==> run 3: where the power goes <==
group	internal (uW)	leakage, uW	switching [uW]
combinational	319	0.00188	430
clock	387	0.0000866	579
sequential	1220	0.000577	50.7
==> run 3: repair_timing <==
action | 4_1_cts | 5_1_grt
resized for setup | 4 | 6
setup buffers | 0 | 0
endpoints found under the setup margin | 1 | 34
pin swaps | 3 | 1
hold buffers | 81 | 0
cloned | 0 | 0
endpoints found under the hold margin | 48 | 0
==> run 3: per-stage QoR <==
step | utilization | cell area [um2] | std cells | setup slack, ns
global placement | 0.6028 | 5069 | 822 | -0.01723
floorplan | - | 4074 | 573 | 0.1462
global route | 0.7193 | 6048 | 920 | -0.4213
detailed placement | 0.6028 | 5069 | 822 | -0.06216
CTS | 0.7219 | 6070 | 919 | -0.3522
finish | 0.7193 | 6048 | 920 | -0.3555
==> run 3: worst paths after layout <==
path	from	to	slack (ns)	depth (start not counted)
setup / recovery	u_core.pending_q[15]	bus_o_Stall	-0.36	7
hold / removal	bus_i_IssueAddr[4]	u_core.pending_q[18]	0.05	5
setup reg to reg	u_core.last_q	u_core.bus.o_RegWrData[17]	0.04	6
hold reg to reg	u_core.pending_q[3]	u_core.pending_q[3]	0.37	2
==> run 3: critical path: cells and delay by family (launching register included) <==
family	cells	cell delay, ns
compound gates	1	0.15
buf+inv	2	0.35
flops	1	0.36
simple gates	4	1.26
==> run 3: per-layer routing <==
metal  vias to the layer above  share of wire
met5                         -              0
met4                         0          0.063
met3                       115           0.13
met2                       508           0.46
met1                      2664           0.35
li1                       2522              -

+-------+

▶ [TASK REQUIREMENTS] If a line in the records above contains the word "slack", copy it.

▶ [EXERCISE SOLUTION]
step | utilization | cell area [um2] | std cells | setup slack, ns
path	from	to	slack (ns)	depth (start not counted)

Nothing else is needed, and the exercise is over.